By default on Node (e.g. when using the CLI) LDTR uses xmldom for HTML and XML parsing.
(Caveat: Internal XML entity declarations are not handled by xmldom yet.)
RDF is about meaning, not structure. Of course, meaning is always – indirectly but intrinsically – conveyed by structure. And if the structure is yours to begin with, you can leverage its shape directly for speed and convenience. As such, the practise of using JSON-LD as plain JSON is a bit like using C. Very effective and close to the metal, but rather dangerous if you don’t know what you’re doing.
To a certain point, this tool can be used as a teaching aid, for showing the isomorphisms of different RDF serializations. Note that prefix mechanisms (QNames/CURIEs/PNames) are basically only useful in RDF syntaxes for humans, when reading and writing data directly.

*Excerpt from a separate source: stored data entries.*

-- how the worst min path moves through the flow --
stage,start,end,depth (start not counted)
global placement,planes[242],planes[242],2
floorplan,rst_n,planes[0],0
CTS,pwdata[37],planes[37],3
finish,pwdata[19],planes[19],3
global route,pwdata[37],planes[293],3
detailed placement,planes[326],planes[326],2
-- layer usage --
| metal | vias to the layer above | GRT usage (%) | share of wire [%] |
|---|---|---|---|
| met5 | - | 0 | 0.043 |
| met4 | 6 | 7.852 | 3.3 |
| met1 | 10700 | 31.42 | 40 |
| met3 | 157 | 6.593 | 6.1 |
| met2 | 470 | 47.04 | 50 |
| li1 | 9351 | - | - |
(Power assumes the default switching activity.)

Crucially, they are not intended to be handled directly (syntactically, from the source) in code. Thus, by producing a JSON-LD compliant semi-compact transcript like LDTR does, consumers who are unaware of what the tokens really mean (in RDF) may be misled to consider them fixed and atomic, instead of the locally defined shorthand forms they really are. This is why this form can only be trusted when you are in control of the source data. When you are, however, the compact form can keep both data and code fairly succinct, which may be of benefit to certain applications. You do trade away general RDF processing by doing so though. It’s a matter of tradeoffs.